• [Work item] Give again, unaltered, the lines of the listing below that run from the line having "Commonest cells after" through the line having "sky130_fd_sc_hd__inv_1,60".

• [Extracted entries]
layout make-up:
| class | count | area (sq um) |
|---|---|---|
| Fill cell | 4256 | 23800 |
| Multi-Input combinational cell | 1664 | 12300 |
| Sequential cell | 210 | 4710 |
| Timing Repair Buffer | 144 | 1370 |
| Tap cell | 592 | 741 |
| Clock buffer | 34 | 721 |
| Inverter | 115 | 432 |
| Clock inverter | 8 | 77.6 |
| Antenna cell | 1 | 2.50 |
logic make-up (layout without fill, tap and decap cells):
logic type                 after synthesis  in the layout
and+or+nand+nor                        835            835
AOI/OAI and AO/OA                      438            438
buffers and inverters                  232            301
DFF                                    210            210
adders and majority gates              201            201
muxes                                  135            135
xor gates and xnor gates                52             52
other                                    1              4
This design comes from an exercise in tuning for small area, a short achievable clock period and few clock cycles per item on the open sky130 flow, not from production work. The RTL was checked by simulation tests, not by an equivalence proof against the original design. Power is estimated from default activity; no workload was simulated.

## flow/design.v (module list and top-level ports; edited modules follow where they fit)
// module bope_geom: 294 lines
// module booth_enc: 19 lines
// module mul_cs: 618 lines
module bope_geom (
    input  wire        clk,
    input  wire        rst,         
    input  wire        in_valid,
    output wire        in_ready,
    input  wire [1:0]  in_op,       
    input  wire [31:0] in_arg0,     
    input  wire [31:0] in_arg1,     
    input  wire [31:0] in_arg2,     
    input  wire [31:0] in_arg3,     
    input  wire [31:0] in_arg4,     
    output reg         out_valid,
    input  wire        out_ready,
    output reg  [3:0]  out_err,
    output wire [31:0] out_res0,
    output wire [31:0] out_res1,
    output wire [31:0] out_res2
);
  // ...
==> flow/flow/run.sh <==
#!/bin/bash
# The standard layout, with plain buf_1 cells as the port buffers
# instead of the delay cells buffer_ports picks on its own.
set -o pipefail
export BUFFER_PORTS_ARGS="-buffer_cell sky130_fd_sc_hd__buf_1"
bash standard.sh > standard.log 2>&1
==> flow/standard.sh <==
#!/bin/bash
# synth_recipe.tcl (not shown) runs the flow's synth.tcl, then flattens the netlist and writes it again
# the make line also repeats each setting of config.mk as NAME=value (left out here)
make -C /OpenROAD-flow-scripts/flow DESIGN_CONFIG=/design/flow/config.mk WORK_HOME=/design/flow/orfs CLKGATE_MAP_FILE= SYNTH_SCRIPT=/design/flow/synth_recipe.tcl "${@:-finish}"
==> flow/config.mk <==
export PLATFORM = sky130hd
export DESIGN_NAME = bope_geom
export DESIGN_NICKNAME = bope_geom
export VERILOG_FILES = /design/flow/design.v
export SDC_FILE = /design/flow/constraint.sdc
export NUM_CORES = 4
export LEC_CHECK = 0
export CAP_MARGIN = 20
export CORE_MARGIN = 2
export CORE_UTILIZATION = 40
export SLEW_MARGIN = 20
==> flow/constraint.sdc <==
create_clock -name core_clock -period 22.0 [get_ports {clk}]
set_input_delay 4.4000 -clock core_clock [delete_from_list [all_inputs] [get_ports {clk}]]
set_output_delay 4.4000 -clock core_clock [all_outputs]
set_load 0.01 [all_outputs]
==> parameters.txt, run 1 <==
Parameter                              Value

Cells and area
  Biggest area consumer among cell classes    multi-input gates
  Fraction of layout instances using a drive strength above 1    0.0582
  Post-layout nets    3739
  Largest registers    t_pc: 34 flops, t_ps: 34 flops
  Fill cell instance count of the final layout    about 7500
  Flip-flop and latch count    426

Place
  Weighted congestion at the end of routability-driven global placement    between 0.8 and 0.9
  Placed cell area    0.0338 mm^2

Global route
  Number of antenna violations at the first check in global routing    0
  Final global-route overflow total    0
  Maximum number of pins on one net before global-route repair    84

STA
  Count of pins over their slew limit    0
  Post-route setup slack    between 15000 and 20000 ps
  Maximum clock rate    179 MHz
  Worst Clk Skew    40.5 ps
  RSZ-0062 raised after global routing    no
  Fraction of the cycle the final worst path needs    0.254

Power
  Worst ir drop on vdd    ~0.13 mV
  P_int    3.34 mW
  Share of power burned in the clock network    0.138

Logic synthesis
  Fraction of the yosys area taken by sequential cells    0.376
  Compound-Gate Fraction of Synth Area    0.139
  Most common cell in the synthesized netlist    sky130_fd_sc_hd__edfxtp_1
  Number of different library cells in the post-synthesis netlist    slightly above 80
  FF+latch count, synth    around 430
  Adder and majority cell fraction of the synthesized area    0.222
  Post-synth top area cell    sky130_fd_sc_hd__edfxtp_1
  Area contributors post-synth    sky130_fd_sc_hd__edfxtp_1, sky130_fd_sc_hd__fa_1, sky130_fd_sc_hd__ha_1

Worst setup path
  Crit path depth    1
  Largest driver fanout on the critical path    1
  Cell family with most CP delay    flip-flops
  Capture point of the critical path    out_res1[0]

Clock network
  Buffer cell driving the clock tree root    sky130_fd_sc_hd__clkbuf_16
  Cells resized by post-CTS repair    0

Routing
  Via density per instance    roughly 5.3
  Count of nets left with antenna violations after detail routing    0
  WL met3    just under 5 mm
  First drt pass iteration count    5

Floorplan
  Core ar.    0.0790 mm^2

Worst hold path
  Number of cells on the worst hold path    0

Status
  Result of the run  timing/DRC/antenna clean
Testbench counts, summed over its fixed seeds: cycles 24,032, items 24,000.
==> run 2, diff against run 1 <==
==> flow/flow/run.sh (replaced) <==
#!/bin/bash
# The standard layout, with plain buf_1 cells as the port buffers
# instead of the delay cells buffer_ports picks on its own, and repair_timing
# (after CTS and after global routing) aiming well past the 0-slack mark.
set -o pipefail
export BUFFER_PORTS_ARGS="-buffer_cell sky130_fd_sc_hd__buf_1"
export SETUP_SLACK_MARGIN=16.5
bash standard.sh > standard.log 2>&1
==> run 2 against run 1 <==
Net effect: still clean on timing, DRC and antenna; clock skew is 3.6 ps higher; cell count stayed put; wire length hardly changed; synthesized cell count stayed put; via count is 0.46% higher; setup slack worse by 1.3 ps; cell area is 0.29% higher; core utilization is 0.13 points higher.
==> parameters.txt, run 2 <==
Parameter                              Value

Floorplan
  Horiz. Die Dim    286 um
  Initial core utilization    0.404
  Core ar.    0.0790 mm^2 (unchanged)
  # IOs    268
  Core Rows    103
  Die outline area    0.0820 mm^2
  Die Y    286 um

Routing
  DRC violation total after the first TritonRoute iteration    1593
  Count of nets left with antenna violations after detail routing    0 (unchanged)
  First drt pass iteration count    6 (+1)
  Total DRC errors in the routed layout    0
  Total length of routed wires    approximately 80 mm
  DR WL/cell    between 15 and 20 um
  Via count    around 22000
  Via density per instance    5.30 (+0.46%)

Logic synthesis
  Synthesized area per cell    10.7 um^2
  FF+latch count, synth    426 (unchanged)
  Number of different library cells in the post-synthesis netlist    83 (unchanged)
  Post-synth ARST share    0
  Commonest cells in the synthesized netlist    sky130_fd_sc_hd__edfxtp_1, sky130_fd_sc_hd__inv_1, sky130_fd_sc_hd__fa_1
  Portion of synthesized cell area occupied by the leading cell type    0.326
  Area contributors post-synth    sky130_fd_sc_hd__edfxtp_1, sky130_fd_sc_hd__fa_1, sky130_fd_sc_hd__ha_1
  Post-synth top area cell    sky130_fd_sc_hd__edfxtp_1
  Post-Syn Area    ~0.032 mm^2
  Synthesis warning total    1
  Synth Instances    2970
  Most common cell in the synthesized netlist    sky130_fd_sc_hd__edfxtp_1
  Count of flip-flops with a built-in enable after synthesis    ~350
  Fraction of the yosys area taken by sequential cells    0.376 (unchanged)
  Most used flip-flop cell after synthesis    sky130_fd_sc_hd__edfxtp_1

Clock network
  Clock tree from TritonCTS    done
  Max Buffers Root-to-Sink    3
  Total clock sinks    around 430
  Buffer cell driving the clock tree root    sky130_fd_sc_hd__clkbuf_16
  Clock latency on the worst-skew pair    630 ps
  H-tree Lvls    2
  Number of buffers added to fix hold violations after cts    0
  Register clock-pin slew on the reported worst setup and hold paths    60 ps
  CTS buffer count    46

Worst setup path
  Required time of the worst setup path    around 18000 ps
  Endpoint arrival time on the critical path    1180 ps
  Worst-path cell chain    clkbuf_2
  Cell family with most CP delay    flip-flops
  Register-to-register setup slack    about 17000 ps
  Startpoint of the lowest-slack register-to-register path    q_op[1]
  CP endpoint kind    output port
  Worst path max stage delay    approximately 420 ps
  Cells on worst reg2reg path    19
  End of the worst register-to-register path    r_m[17]
  Largest driver fanout on the critical path    1 (unchanged)
  Startpoint-to-endpoint class of the critical path    reg -> out
  Critical path startpoint category    flip-flop
  Cell type of the slowest stage on the worst timing path    sky130_fd_sc_hd__edfxtp_1
  Buffers & Inverters on Critical Path    1

STA
  Slew of the pin with the lowest slew margin    1220 ps
  Relative slew slack    0.189
  Worst Clk Skew    44.1 ps (+3.59 ps)
  Final Setup Violations    0
  Post-route minimum period    5580 ps
  Setup TNS    0 ps
  Fraction of the cycle the final worst path needs    0.254 (about the same)
  Count of pins over their slew limit    0 (unchanged)
  RSZ-0062 raised after global routing    yes
  Maximum clock rate    179 MHz (about the same)
  Final hold violations    0

Global route
  Number of global-route vias before repair    22100
  Wire length of the first global-routing pass    125 mm
  Number of antenna violations at the first check in global routing    1 (+1)
  Maximum number of pins on one net before global-route repair    153 (+82%)
  Overall Global Routing Usage    0.193
  Final global-route overflow total    0 (unchanged)

Place
  Final HPWL DP    58.0 mm
  Count of placed standard cells including taps    4141
  Weighted congestion at the end of routability-driven global placement    0.869 (-0.46%)
  Count of buffers inserted at the top-level ports    241

Cells and area
  Growth of design area from synthesis to finish    11.4%
  Most common cell after layout, fill and taps aside    sky130_fd_sc_hd__edfxtp_1
  Largest registers    t_pc: 34 flops, t_ps: 34 flops
  Post-layout nets    3739 (unchanged)
  Fraction of layout instances using a drive strength above 1    0.0837 (+0.0255)
  Commonest cells after routing, fill and taps aside    sky130_fd_sc_hd__edfxtp_1, sky130_fd_sc_hd__inv_1, sky130_fd_sc_hd__fa_1, sky130_fd_sc_hd__ha_1, sky130_fd_sc_hd__nand2_1
  Antenna Diode Count    0
  Post-layout instance count excluding filler cells    4229

Worst hold path
  Type of the worst min-delay path    reg -> reg
  Number of cells on the worst hold path    0 (unchanged)
  Origin of the worst min-delay path    r_err[1]
  Hold Crit Endpoint    t_err[1]

Power
  Standby leakage power    14.8 nW
  Total power density per cell area    168 mW/mm^2
  Share of total power consumed by net switching    0.447
  Worst ir drop on vdd    0.139 mV (+8.2%)
  Share of power burned in the clock network    0.131 (-0.007)
  Post-layout total power    5.96 mW
  P_int    3.30 mW (-1.2%)
  Switching power total    2.67 mW
  Portion of total power attributed to combinational logic    0.623
  Share of total power in sequential cells    0.246

Flow run
  Total of max-cap violations    0

Status
  Result of the run  timing/DRC/antenna clean
-- run 2: cell types whose count changed in the layout (fill, tap and decap cells not counted), moves of 5 or more --
cell,change
sky130_fd_sc_hd__bufinv_16,-5
sky130_fd_sc_hd__buf_6,+6
sky130_fd_sc_hd__clkbuf_2,+57
sky130_fd_sc_hd__clkbuf_1,-5
sky130_fd_sc_hd__buf_2,+6
sky130_fd_sc_hd__buf_1,-68
-- run 2: worst register-to-register path: stages, from the launching register on --
cell,delay (ps)
sky130_fd_sc_hd__edfxtp_1,420
sky130_fd_sc_hd__inv_1,100
sky130_fd_sc_hd__ha_1,270
sky130_fd_sc_hd__nor2_1,80
sky130_fd_sc_hd__buf_4,200
sky130_fd_sc_hd__and2_1,220
sky130_fd_sc_hd__fa_1,540
sky130_fd_sc_hd__inv_1,60
sky130_fd_sc_hd__fa_1,480
sky130_fd_sc_hd__fa_1,490
sky130_fd_sc_hd__inv_1,40
sky130_fd_sc_hd__ha_1,310
sky130_fd_sc_hd__a21o_1,230
sky130_fd_sc_hd__a2111oi_4,400
sky130_fd_sc_hd__o31ai_1,170
sky130_fd_sc_hd__o41ai_2,310
sky130_fd_sc_hd__o21ai_1,190
sky130_fd_sc_hd__a21o_1,200
sky130_fd_sc_hd__a21oi_1,160
sky130_fd_sc_hd__xnor2_1,80
-- run 2: worst max-delay path by stage --
| stage | cells past startpoint | start | slack [ps] | end |
|---|---|---|---|---|
| 3_5_place_dp | 3 | out_ready | 16150 | o_res0[29] |
| 3_3_place_gp | 3 | out_ready | 16150 | o_res2[1] |
| 2_1_floorplan | 2 | out_ready | 16480 | rdy |
| 6_report | 1 | o_res1[0] | 16420 | out_res1[0] |
| 4_1_cts | 1 | o_res0[7] | 16360 | out_res0[7] |
| 5_1_grt | 1 | o_res1[0] | 16370 | out_res1[0] |
-- run 2: area by class of cell --
class	count	area, um^2
flip-flops and latches	426	12000
repair buffers	282	1350
inverters	321	1220
well taps	1050	1310
fillers	7461	43500
clock inverters	27	300
clock buffers	59	1260
multi-input cells	2064	18100
-- run 2: metal layers --
metal | GRT usage | wire length (um)
met5 | 0 | 8
met4 | 0.0530 | 1870
met3 | 0.0340 | 5370
met2 | 0.307 | 35800
met1 | 0.271 | 36600
-- run 2: logic make-up after synthesis --
family,count (synthesis),share of synthesized area
DFF,426,0.376
adders and majority gates,432,0.222
buffers and inverters,505,0.0628
other,1,0.000118
and+or+nand+nor,587,0.0928
AOI/OAI and AO/OA,655,0.139
muxes,84,0.0304
xor gates and xnor gates,280,0.0769
-- run 2: what timing repair did --
item	CTS	global route
endpoints found under the hold margin	0	0
buffers inserted	1	0
gates resized for setup	19	68
setup endpoints to repair	70	86
-- run 2: power groups by stage --
stage / sequential [mW] / clock (mW) / combinational (mW)
after global routing: 1.49 / 0.834 / 4.26
final: 1.46 / 0.781 / 3.72
after detailed placement: 1.48 / 0 / 3.69
after CTS: 1.47 / 0.803 / 3.72
after global placement: 1.48 / 0 / 3.57
after floorplan: 1.47 / 0 / 2.49
-- run 2: per-stage QoR --
stage,area [um^2],setup slack (ps),hold slack (ps),utilization
floorplan,32000,16480,400,-
global placement,33800,16150,400,0.427
detailed placement,33800,16150,406,0.427
CTS,35400,16360,420,0.448
global route,35500,16370,423,0.450
finish,35500,16420,420,0.450
Background: an optimization exercise with open tools, aiming at small area, a short achievable clock period and few clock cycles per item. Do not read the settings as production practice. Where RTL was checked, it was by simulation tests only, not by an equivalence proof against the original. The RTL of run 3 was laid out without a check of its function. Power figures rest on the tool's default switching activity, not on a simulated workload.

**design/flow/flow/run.sh**
```bash
#!/bin/bash
# The standard layout (standard.sh), with two changes of setting:
# - plain buffers (buf_2) on the input and output ports, not the delay
#   buffer that buffer_ports picks by default;
# - timing repair aimed at a setup slack of 22 ns, so that it works on the
#   paths of the period the design reaches, not only on the clock period.
# The make output goes to standard.log; ORFS's own logs are under orfs/logs.
set -euo pipefail
bash standard.sh "BUFFER_PORTS_ARGS=-buffer_cell sky130_fd_sc_hd__buf_2" SETUP_SLACK_MARGIN=22 finish > standard.log 2>&1
```
**design/flow/standard.sh**
```bash
#!/bin/bash
# synth_recipe.tcl (not shown) runs the flow's synth.tcl, then flattens the netlist and writes it again
# the make line also repeats each setting of config.mk as NAME=value (left out here)
make -C /OpenROAD-flow-scripts/flow DESIGN_CONFIG=/design/flow/config.mk WORK_HOME=/design/flow/orfs CLKGATE_MAP_FILE= SYNTH_SCRIPT=/design/flow/synth_recipe.tcl "${@:-finish}"
```
**design/flow/config.mk**
```make
export PLATFORM = sky130hd
export DESIGN_NAME = securec_core
export DESIGN_NICKNAME = securec_core
export VERILOG_FILES = /design/flow/design.v
export SDC_FILE = /design/flow/constraint.sdc
export NUM_CORES = 4
export LEC_CHECK = 0
export ABC_AREA = 1
export CAP_MARGIN = 20
export CORE_MARGIN = 2
export CORE_UTILIZATION = 40
export CTS_BUF_LIST = sky130_fd_sc_hd__clkbuf_4 sky130_fd_sc_hd__clkbuf_8
export SLEW_MARGIN = 20
```
**design/flow/constraint.sdc**
```tcl
create_clock -name core_clock -period 38.0 [get_ports {clk}]
set_input_delay 7.6000 -clock core_clock [delete_from_list [all_inputs] [get_ports {clk}]]
set_output_delay 7.6000 -clock core_clock [all_outputs]
set_load 0.01 [all_outputs]
```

• [Solution to the exercise]
  Commonest cells after routing, fill and taps aside    sky130_fd_sc_hd__edfxtp_1, sky130_fd_sc_hd__inv_1, sky130_fd_sc_hd__fa_1, sky130_fd_sc_hd__ha_1, sky130_fd_sc_hd__nand2_1
  Antenna Diode Count    0
  Post-layout instance count excluding filler cells    4229

Worst hold path
  Type of the worst min-delay path    reg -> reg
  Number of cells on the worst hold path    0 (unchanged)
  Origin of the worst min-delay path    r_err[1]
  Hold Crit Endpoint    t_err[1]

Power
  Standby leakage power    14.8 nW
  Total power density per cell area    168 mW/mm^2
  Share of total power consumed by net switching    0.447
  Worst ir drop on vdd    0.139 mV (+8.2%)
  Share of power burned in the clock network    0.131 (-0.007)
  Post-layout total power    5.96 mW
  P_int    3.30 mW (-1.2%)
  Switching power total    2.67 mW
  Portion of total power attributed to combinational logic    0.623
  Share of total power in sequential cells    0.246

Flow run
  Total of max-cap violations    0

Status
  Result of the run  timing/DRC/antenna clean
-- run 2: cell types whose count changed in the layout (fill, tap and decap cells not counted), moves of 5 or more --
cell,change
sky130_fd_sc_hd__bufinv_16,-5
sky130_fd_sc_hd__buf_6,+6
sky130_fd_sc_hd__clkbuf_2,+57
sky130_fd_sc_hd__clkbuf_1,-5
sky130_fd_sc_hd__buf_2,+6
sky130_fd_sc_hd__buf_1,-68
-- run 2: worst register-to-register path: stages, from the launching register on --
cell,delay (ps)
sky130_fd_sc_hd__edfxtp_1,420
sky130_fd_sc_hd__inv_1,100
sky130_fd_sc_hd__ha_1,270
sky130_fd_sc_hd__nor2_1,80
sky130_fd_sc_hd__buf_4,200
sky130_fd_sc_hd__and2_1,220
sky130_fd_sc_hd__fa_1,540
sky130_fd_sc_hd__inv_1,60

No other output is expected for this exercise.